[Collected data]
=======
<file path="config.mk">
export PLATFORM = sky130hd
export DESIGN_NAME = deque_with_search_unit
export DESIGN_NICKNAME = d
export VERILOG_FILES = /design/src/sv/dqs_pkg.sv /design/src/sv/dqs_ring_ram.sv /design/src/sv/deque_with_search_unit.sv
export SDC_FILE = /design/constraint.sdc
export NUM_CORES = 1
export LEC_CHECK = 0
export BUFFER_PORTS_ARGS = -buffer_cell sky130_fd_sc_hd__clkbuf_2
export CAP_MARGIN = 20
export CORE_ASPECT_RATIO = 1.75
export CORE_MARGIN = 5
export CORE_UTILIZATION = 30
export CTS_CLUSTER_DIAMETER = 100
export DETAILED_ROUTE_END_ITERATION = 6
export GPL_ROUTABILITY_DRIVEN = 0
export SLEW_MARGIN = 20
export SYNTH_ARGS = -nofsm -noshare
export SYNTH_HDL_FRONTEND = slang
export SYNTH_SLANG_ARGS = --single-unit
</file>
<file path="constraint.sdc">
create_clock -name clock -period 6.2 [get_ports clock]
set_input_delay 1.86 -clock clock [delete_from_list [all_inputs] [get_ports clock]]
set_output_delay 1.86 -clock clock [all_outputs]
set_load 0.03 [all_outputs]
</file>
<file path="src/sv/dqs_pkg.sv">
package dqs_pkg;

   localparam int DEPTH      = 16;
   localparam int DATA_WIDTH = 32;
   localparam int IDX_W      = (DEPTH > 1) ? $clog2(DEPTH) : 1;
   localparam int CNT_W      = $clog2(DEPTH + 1);
   localparam int REQ_W      = 3;
   localparam int VALUE_W    = 32;
   localparam int STATUS_W   = 2;

   typedef logic [IDX_W-1:0]      idx_type;
   typedef logic [CNT_W-1:0]      cnt_type;
   typedef logic [DATA_WIDTH-1:0] data_type;

   // request codes
   localparam logic [REQ_W-1:0] REQ_INS_FRONT = 3'd0;
   localparam logic [REQ_W-1:0] REQ_INS_BACK  = 3'd1;
   localparam logic [REQ_W-1:0] REQ_REM_FRONT = 3'd2;
   localparam logic [REQ_W-1:0] REQ_REM_BACK  = 3'd3;
   localparam logic [REQ_W-1:0] REQ_SEARCH    = 3'd4;
   localparam logic [REQ_W-1:0] REQ_COUNT     = 3'd5;

   // status codes
   localparam logic [STATUS_W-1:0] STATUS_OK    = 2'd0;
   localparam logic [STATUS_W-1:0] STATUS_EMPTY = 2'd1;
   localparam logic [STATUS_W-1:0] STATUS_FULL  = 2'd2;

   // one access to the ring memory per cycle of each kind
   typedef struct packed {
      logic     wr_en;
      idx_type  wr_addr;
      data_type wr_data;
      logic     rd_en;
      idx_type  rd_addr;
   } ram_req_type;

   // sign-extend the 32-bit request value, then keep DATA_WIDTH bits
   function automatic data_type fit_value(input logic [VALUE_W-1:0] raw);
      logic [63:0] ext;
      ext = {{(64-VALUE_W){raw[VALUE_W-1]}}, raw};
      return ext[DATA_WIDTH-1:0];
   endfunction

   // (front + offset) mod DEPTH, with offset at most DEPTH
   function automatic idx_type ring_add(input idx_type front, input cnt_type offset);
      logic [CNT_W:0] sum;
      sum = {{(CNT_W+1-IDX_W){1'b0}}, front} + {1'b0, offset};
      if (sum >= (CNT_W+1)'(DEPTH)) begin
         sum = sum - (CNT_W+1)'(DEPTH);
      end
      return sum[IDX_W-1:0];
   endfunction

   // (front - 1) mod DEPTH
   function automatic idx_type ring_dec(input idx_type front);
      if (front == '0) begin
         return IDX_W'(DEPTH - 1);
      end
      return front - IDX_W'(1);
   endfunction

endpackage

</file>
<file path="src/sv/dqs_ring_ram.sv">
module dqs_ring_ram
   import dqs_pkg::*;
(
   input  logic        clock,
   input  ram_req_type ram_req,
   output data_type    rd_data
);

   data_type mem [DEPTH];
   data_type rd_data_ff;

   always_ff @(posedge clock) begin
      if (ram_req.wr_en) begin
         mem[ram_req.wr_addr] <= ram_req.wr_data;
      end
      if (ram_req.rd_en) begin
         rd_data_ff <= mem[ram_req.rd_addr];
      end
   end

   assign rd_data = rd_data_ff;

endmodule

</file>
<file path="src/sv/deque_with_search_unit.sv">
// Bounded double-ended queue with linear search, held in a ring memory.
// Results: insert, remove, count and search on an empty queue give a registered result in
// the cycle after the accepting edge; a search ends at its first match or its last entry.
// Throughput: one request per cycle except search, which reads one entry a cycle and holds busy.
// Reset (synchronous): empties the queue, front pointer to zero; entry contents stay undefined.
// The result strobe lasts one cycle and cannot be held off by the receiver.
module deque_with_search_unit
   import dqs_pkg::*;
(
   input  logic                       clock,
   input  logic                       reset,
   input  logic                       start,
   output logic                       busy,
   input  logic [REQ_W-1:0]           req_type,
   input  logic signed [VALUE_W-1:0]  req_value,
   output logic                       rsp_valid,
   output logic [STATUS_W-1:0]        rsp_status,
   output logic                       rsp_found,
   output logic [CNT_W-1:0]           rsp_entry_count
);

   typedef enum logic [1:0] {
      S_IDLE = 2'b01,
      S_SCAN = 2'b10
   } state_type;

   state_type             state_ff, state_in;
   idx_type               front_ff, front_in;
   cnt_type               occ_ff, occ_in;
   cnt_type               offs_ff, offs_in;
   logic                  pend_ff, pend_in;
   data_type              key_ff, key_in;
   logic                  rsp_valid_ff, rsp_valid_in;
   logic [STATUS_W-1:0]   rsp_status_ff, rsp_status_in;
   logic                  rsp_found_ff, rsp_found_in;

   ram_req_type           ram_req;
   data_type              rd_data;
   data_type              req_fit;
   logic                  is_full;
   logic                  is_empty;
   logic                  hit;

   dqs_ring_ram u_ram (
      .clock   (clock),
      .ram_req (ram_req),
      .rd_data (rd_data)
   );

   assign req_fit  = fit_value(req_value);
   assign is_full  = (occ_ff == CNT_W'(DEPTH));
   assign is_empty = (occ_ff == '0);
   // a read issued last cycle has its data now
   assign hit      = pend_ff && (rd_data == key_ff);

   // Only one request is in flight: the ring is written in idle and read while
   // scanning, so the two never touch the same entry in overlapping cycles.
   always_comb begin
      state_in      = state_ff;
      front_in      = front_ff;
      occ_in        = occ_ff;
      offs_in       = offs_ff;
      pend_in       = 1'b0;
      key_in        = key_ff;
      rsp_valid_in  = 1'b0;
      rsp_status_in = rsp_status_ff;
      rsp_found_in  = rsp_found_ff;
      ram_req       = '0;
      ram_req.wr_data = req_fit;

      unique case (state_ff)
         S_IDLE: begin
            if (start) begin
               key_in        = req_fit;
               rsp_status_in = STATUS_OK;
               rsp_found_in  = 1'b0;
               rsp_valid_in  = 1'b1;
               unique case (req_type)
                  REQ_INS_FRONT: begin
                     if (is_full) begin
                        rsp_status_in = STATUS_FULL;
                     end else begin
                        front_in        = ring_dec(front_ff);
                        ram_req.wr_en   = 1'b1;
                        ram_req.wr_addr = ring_dec(front_ff);
                        occ_in          = occ_ff + CNT_W'(1);
                     end
                  end
                  REQ_INS_BACK: begin
                     if (is_full) begin
                        rsp_status_in = STATUS_FULL;
                     end else begin
                        ram_req.wr_en   = 1'b1;
                        ram_req.wr_addr = ring_add(front_ff, occ_ff);
                        occ_in          = occ_ff + CNT_W'(1);
                     end
                  end
                  REQ_REM_FRONT: begin
                     if (is_empty) begin
                        rsp_status_in = STATUS_EMPTY;
                     end else begin
                        front_in = ring_add(front_ff, CNT_W'(1));
                        occ_in   = occ_ff - CNT_W'(1);
                     end
                  end
                  REQ_REM_BACK: begin
                     if (is_empty) begin
                        rsp_status_in = STATUS_EMPTY;
                     end else begin
                        occ_in = occ_ff - CNT_W'(1);
                     end
                  end
                  REQ_SEARCH: begin
                     if (is_empty) begin
                        rsp_status_in = STATUS_EMPTY;
                     end else begin
                        // hold the result back until the scan ends
                        rsp_valid_in = 1'b0;
                        offs_in      = '0;
                        state_in     = S_SCAN;
                     end
                  end
                  default: begin
                     // count request and unused codes: report only
                  end
               endcase
            end
         end
         S_SCAN: begin
            if (hit) begin
               // stop at the first match
               rsp_found_in  = 1'b1;
               rsp_valid_in  = 1'b1;
               state_in      = S_IDLE;
            end else if (offs_ff == occ_ff) begin
               // last occupied entry compared, no match
               rsp_found_in  = 1'b0;
               rsp_valid_in  = 1'b1;
               state_in      = S_IDLE;
            end else begin
               // advance to the next entry from the front
               ram_req.rd_en   = 1'b1;
               ram_req.rd_addr = ring_add(front_ff, offs_ff);
               offs_in         = offs_ff + CNT_W'(1);
               pend_in         = 1'b1;
            end
         end
         default: begin
            state_in = S_IDLE;
         end
      endcase
   end

   always_ff @(posedge clock) begin
      if (reset) begin
         state_ff     <= S_IDLE;
         front_ff     <= '0;
         occ_ff       <= '0;
         pend_ff      <= 1'b0;
         rsp_valid_ff <= 1'b0;
      end else begin
         state_ff     <= state_in;
         front_ff     <= front_in;
         occ_ff       <= occ_in;
         pend_ff      <= pend_in;
         rsp_valid_ff <= rsp_valid_in;
      end
   end

   // payload: no reset
   always_ff @(posedge clock) begin
      offs_ff       <= offs_in;
      key_ff        <= key_in;
      rsp_status_ff <= rsp_status_in;
      rsp_found_ff  <= rsp_found_in;
   end

   assign busy            = (state_ff == S_SCAN);
   assign rsp_valid       = rsp_valid_ff;
   assign rsp_status      = rsp_status_ff;
   assign rsp_found       = rsp_found_ff;
   // the count register already holds the value after the request
   assign rsp_entry_count = occ_ff;

endmodule
</file>
Word level (Yosys, flattened, before mapping)
Memories as Yosys holds them, arrays and structs flattened. A register that Yosys moved wholly into a read port is not among the register bits.
Index checks and enable logic that the tools add are counted.
{"block": "totals", "inputBits": 38, "wordCells": 112, "ff_bits": 53, "ramBits": 512, "latchBits": 0, "romBits": 0, "memories": 1, "out_inout_bits": 10}
{"block": "classes", "magnitude_cmp": 3, "n_div": 0, "n_eq_ne": 19, "shift": 0, "mul": 0, "bitwise_logic": 1, "mux": 52, "n_addsub": 10, "n_reduce_logical": 17}
{"memory": "u_ram.mem", "depth": 16, "width": 32, "read_ports": 1, "rd_clocked_by_memory_dff": 1, "write_ports": 1, "line": "dqs_ring_ram.sv:9", "rtl": "data_type mem [DEPTH];"}
{"op": "5-bit two-way mux", "count": 14}
{"op": "32-bit == test", "count": 1}
{"op": "5-bit one-hot mux with 2 select lines", "count": 3}
{"op": "4-bit two-way mux", "count": 7}
{"op": "1-bit two-way mux", "count": 17}
{"op": "2-bit != test, second input constant", "count": 8}
{"op": "4-bit by 1-bit subtractor with 4-bit output, second input constant", "count": 4}
{"op": "4-bit by 5-bit adder with 6-bit output", "count": 2}
{"op": "6-bit by 5-bit greater-or-equal comparator with 1-bit output, second input constant", "count": 2}
{"op": "2-bit two-way mux", "count": 6}
{"op": "5-bit by 1-bit adder with 5-bit output, second input constant", "count": 2}
{"op": "5-bit AND reduction", "count": 2}
{"op": "2-bit one-hot mux with 2 select lines", "count": 2}
{"op": "4-bit one-hot mux with 2 select lines", "count": 1}
{"op": "3-bit by 2-bit == test with 1-bit output, second input constant", "count": 2}
{"op": "6-bit AND reduction", "count": 1}
{"op": "2-bit nonzero test", "count": 3}
{"op": "3-bit OR reduction", "count": 2}
{"op": "4-bit by 1-bit adder with 5-bit output, second input constant", "count": 1}
{"op": "5-bit == test", "count": 1}
{"op": "5-bit == test, second input constant", "count": 1}
{"op": "5-bit greater-or-equal comparator, second input constant", "count": 1}
{"op": "5-bit logical NOT", "count": 1}
{"op": "5-bit by 1-bit subtractor with 5-bit output, second input constant", "count": 1}
{"op": "other kinds (15)", "count": 17}

Longest topological paths before layout
{"block": "depth", "depth_word": 13, "mapped_depth": 10}

By module
From an unflattened synthesis, not the netlist that was laid out.
{"block": "hier_totals", "cells_unflattened": 1116, "area_unflattened_um2": 23182.2}
{"module": "dqs_ring_ram", "area_per_inst_um2": 20155.6, "n_inst": 1, "cells_each": 838}
{"module": "deque_with_search_unit", "area_per_inst_um2": 3026.7, "n_inst": 1, "cells_each": 278}

Worst setup path before layout
No wires, ideal clock.
{"block": "synth_timing", "path_kind": "input port to flip-flop", "start": "input port start", "end": "memory u_ram.mem[12][0] in the netlist's numbering, enable pin", "arrival_time_ns": 4.671, "setup_slack_ns": 1.108, "required_ns": 5.779, "stages": 5, "path_cell_list": "nand2_1 inv_1 nand2_1 or3_1 nor2_1"}
{"block": "synth_via", "elab_chain_cells": 4}
{"element": "start: declaration", "line": "deque_with_search_unit.sv:12", "rtl": "input logic start,"}
{"element": "5-bit two-way mux *", "line": "deque_with_search_unit.sv:73", "rtl": "if (start) begin"}
{"element": "5-bit two-way mux *", "line": "deque_with_search_unit.sv:71", "rtl": "unique case (state_ff)"}
{"element": "1-bit two-way mux", "line": "dqs_ring_ram.sv:13", "rtl": "if (ram_req.wr_en) begin"}
{"element": "1-bit two-way mux (not written as such)", "line": "dqs_ring_ram.sv:14", "rtl": "mem[ram_req.wr_addr] <= ram_req.wr_data;"}
{"element": "end: declaration", "line": "dqs_ring_ram.sv:9"}
Every way passes the cells marked *; elsewhere a longest branch is shown, timed or not.

Worst setup path in the final report
{"block": "layout_timing", "start": "register front_ff[0]", "end": "register u_ram.rd_data_ff[28] (netlist: u_ram.rd_data[28]) (read register of u_ram.mem), data pin"}
{"block": "layout_via", "elab_chain_cells": 6}
{"element": "start: declaration", "line": "deque_with_search_unit.sv:28", "rtl": "idx_type front_ff, front_in;"}
{"element": "start signal: assignment", "line": "deque_with_search_unit.sv:163", "rtl": "front_ff <= front_in;"}
{"element": "4-bit by 5-bit adder with 6-bit output *", "line": "dqs_pkg.sv:47", "rtl": "sum = {{(CNT_W+1-IDX_W){1'b0}}, front} + {1'b0, offset};"}
{"element": "6-bit by 5-bit greater-or-equal comparator with 1-bit output or 4-bit by 1-bit subtractor with 4-bit output (tied branches)", "line": "dqs_pkg.sv:48, dqs_pkg.sv:49"}
{"element": "4-bit two-way mux *", "line": "dqs_pkg.sv:48", "rtl": "if (sum >= (CNT_W+1)'(DEPTH)) begin"}
{"element": "5-bit two-way mux *", "line": "deque_with_search_unit.sv:135", "rtl": "end else if (offs_ff == occ_ff) begin"}
{"element": "5-bit two-way mux *", "line": "deque_with_search_unit.sv:130", "rtl": "if (hit) begin"}
{"element": "5-bit two-way mux *", "line": "deque_with_search_unit.sv:71"}
{"element": "end: declaration", "line": "dqs_ring_ram.sv:10", "rtl": "data_type rd_data_ff;"}
Marks and branches as above.
A chain may end at the register's enable or synchronous reset.

==> impl_metrics.yaml <==
synth:
  ys.flop_type: "edfxtp_1"
  synth-seq-area-share: 0.755
  ys_ff_latch: 597
  synth_cell_types: 57
  netlist_instances: 1366
  synth_nets: 1421
  syn_area_um2: 23600
  synth_warnings: 0
  async_reset_ff_frac: 0
  synth_edf_count: 584
  synth.avg_cell_area_um2: 17.3
sta:
  rsz0062_at_grt: "false"
  setup_violations: 0
  fin_crit_ps: 4430
  period_share: 0.715
  setup_tns_ps: 0
  fmax_mhz: 226
  hold_viol: 0
  worst_pin_slew_ps: 1000
  relSlewSlack: 0.329
  skew_ps: 21.3
  slew_viol_final: 0
global_route:
  overflow: 0
  antenna_found_initial: 2
  top_usage_layer: "met2"
  grtUsageTotal: 0.141
  grt_pass1_wl_mm: 89.6
  use_met2: 0.264
  use_met1: 0.153
  grt_max_degree: 63
  use_met3: 0.0177
  grt_pass1_vias: 13100
floorplanning:
  die-area_um2: 84500
  core-area_um2: 78300
  start_util: 0.301
  die_w_um: 222
  rows: 136
  die_y_um: 381
  ios: 48
power_and_ir_drop:
  p_switching_mw: 1.97
  intPower_mw: 6.46
  total_power_mw: 8.43
  power.share.clock: 0.376
  p_leak_nw: 8.38
  p_sw_frac: 0.233
  power.density_nw_per_um2: 313
  pwr-share-seq: 0.543
  p_comb_frac: 0.082
  vdd_ir_drop_max_uv: 197
detailed_routing:
  vias: 12500
  drc: 0
  drt_iter0_drc: 1061
  vias_per_cell: 5.01
  drt_wl_total_mm: 61.0
  ant_nets: 0
  first_pass_iters: 7
  wire_per_inst_um: 24.4
setup_path:
  startpoint: "front_ff[0]$_SDFFE_PP0P_"
  start_kind: "flip-flop"
  end_kind: "flip-flop"
  required_ps: 6650
  crit_fanout: 47
  path_class: "reg2reg"
  reg2reg_from: "front_ff[0]$_SDFFE_PP0P_"
  cp.arrival_ps: 4880
cts:
  path_clk_slew_ps: 70
  hold_buffers: 0
  post_cts_resized: 0
  ctsHtreeMaxLevel: 2
  clockRootBuffer: "clkbuf_16"
  cts_sinks: 597
  cts_buffer_depth: 3
  numCtsBuffers: 50
  post_cts_buffers: 0
  insertion_delay_ps: 590
  cts_tree: "yes"
place:
  portBuffers: 47
  place_inst: 2414
  hpwlAfterDp_mm: 39.7
outcome:
  status: "finished, final reports clean"
finish:
  drive_gt1_frac: 0.126
  final_nets: 1486
  stdcell_count: 2504
  synthToLayoutAreaGrowth_pct: 14.2
run:
  drv_cap: 0
hold_path:
  hold_path.class: "reg2reg"
  hp-start: "state_ff[0]$_SDFFE_PP1P_"
critical path: stages (launching register included):
cell and delay [ps]:
dfxtp_1 510, ha_2 240, inv_1 50, fa_4 990, buf_4 680, nand2_1 220, or3_2 870, o22ai_1 450
or4_1 190
cell type report:
class	instances	area [um2]
antenna	1	2.50
clock buffer	64	1370
clock inverter	25	233
fill	7473	51400
inverter	14	52.6
multi-input combinational	688	5610
sequential	597	17800
tap	1035	1290
timing repair buffer	80	551
through the flow:
stage	utilization	hold WS, ps	instance area, um2	worst slack, ps
3_5_place_dp	0.323	501	25300	1370
2_1_floorplan	-	453	23600	1110
5_1_grt	0.344	533	26900	1610
3_3_place_gp	0.322	476	25200	1460
6_report	0.344	515	26900	1770
4_1_cts	0.344	520	26900	1800
flip-flops by register name, indices dropped and copies added, names as in the netlist:
signal	count
rsp_entry_count	5
rsp_status	2
pend_ff	1
rsp_valid	1
offs_ff	5
u_ram.rd_data	32
front_ff	4
key_ff	32
u_ram.mem	512
rsp_found	1
state_ff	2
synth_stat cells (all sizes together), types with 4 or more instances:
| library cell | n | area share |
|---|---|---|
| o2bb2ai | 31 | 0.012 |
| nand2 | 53 | 0.0085 |
| buf | 24 | 0.0057 |
| o21ai | 8 | 0.0017 |
| nor4 | 12 | 0.0038 |
| inv | 14 | 0.0022 |
| nand3 | 15 | 0.0034 |
| or4 | 32 | 0.010 |
| and2 | 6 | 0.0016 |
| mux2 | 4 | 0.0019 |
| nor2b | 34 | 0.0090 |
| ha | 14 | 0.0074 |
| mux2i | 193 | 0.082 |
| a21o | 5 | 0.0016 |
| clkbuf | 43 | 0.0068 |
| a2111oi | 30 | 0.011 |
| xor2 | 32 | 0.012 |
| a211oi | 35 | 0.011 |
| nor2 | 45 | 0.0073 |
| o221ai | 29 | 0.011 |
| nand4 | 5 | 0.0013 |
| edfxtp | 584 | 0.74 |
| o22ai | 30 | 0.0080 |
| dfxtp | 13 | 0.011 |
| a21oi | 8 | 0.0017 |
| nor3 | 6 | 0.0013 |
| xnor2 | 25 | 0.0093 |
per-layer routing:
layer,part of all wire,vias to the layer above
li1,-,5593
met5,0.00021,-
met4,0.061,2
met3,0.036,130
met1,0.36,6495
met2,0.54,327
layout by cell type (no fill, tap or decap), types with 10 or more instances in the layout:
cell type / instances
mux2i_1: 193
inv_1: 12
nor2_4: 17
dfxtp_1: 13
buf_4: 27
a211oi_1: 35
clkbuf_16: 53
nand3_1: 10
edfxtp_1: 584
xnor2_1: 25
nor4_1: 11
ha_1: 13
clkbuf_2: 47
or4_1: 32
nand2_1: 52
o221ai_1: 29
o2bb2ai_1: 31
nor2_1: 28
nor2b_1: 34
clkinv_1: 11
xor2_1: 32
a2111oi_0: 27
o22ai_1: 30
clkbuf_1: 11
kinds of logic after synthesis:
family | count (synthesis) | share of synthesized area
buf+inv | 81 | 0.0148
xor+xnor | 57 | 0.0212
fa+ha+maj | 17 | 0.00998
flops | 597 | 0.755
compound gates | 195 | 0.0642
simple gates | 222 | 0.0509
mux | 197 | 0.0839
power groups by stage:
| stage | logic [mW] | registers [mW] | clock network, mW |
|---|---|---|---|
| detailed placement | 0.698 | 4.67 | 0 |
| global route | 0.746 | 4.58 | 3.38 |
| floorplan | 0.405 | 4.67 | 0 |
| finish | 0.690 | 4.58 | 3.17 |
| CTS | 0.702 | 4.58 | 3.23 |
| global placement | 0.682 | 4.66 | 0 |
path summary, 6_finish.rpt:
check,cells past startpoint,slack [ps],endpoint
hold reg to reg,1,520,state_ff[0]$_SDFFE_PP1P_
setup / recovery,8,1770,u_ram.rd_data[28]$_DFFE_PP_
hold / removal,1,520,state_ff[0]$_SDFFE_PP1P_
setup reg to reg,8,1770,u_ram.rd_data[28]$_DFFE_PP_
(Power assumes the default switching activity.)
=======
WHAT TO WORK ON> Only those lines of the entries above that run from the line containing "post_cts_buffers: 0" to the line containing "stdcell_count: 2504", both included, should be transcribed exactly.

ANSWER TO THIS PROBLEM>
  post_cts_buffers: 0
  insertion_delay_ps: 590
  cts_tree: "yes"
place:
  portBuffers: 47
  place_inst: 2414
  hpwlAfterDp_mm: 39.7
outcome:
  status: "finished, final reports clean"
finish:
  drive_gt1_frac: 0.126
  final_nets: 1486
  stdcell_count: 2504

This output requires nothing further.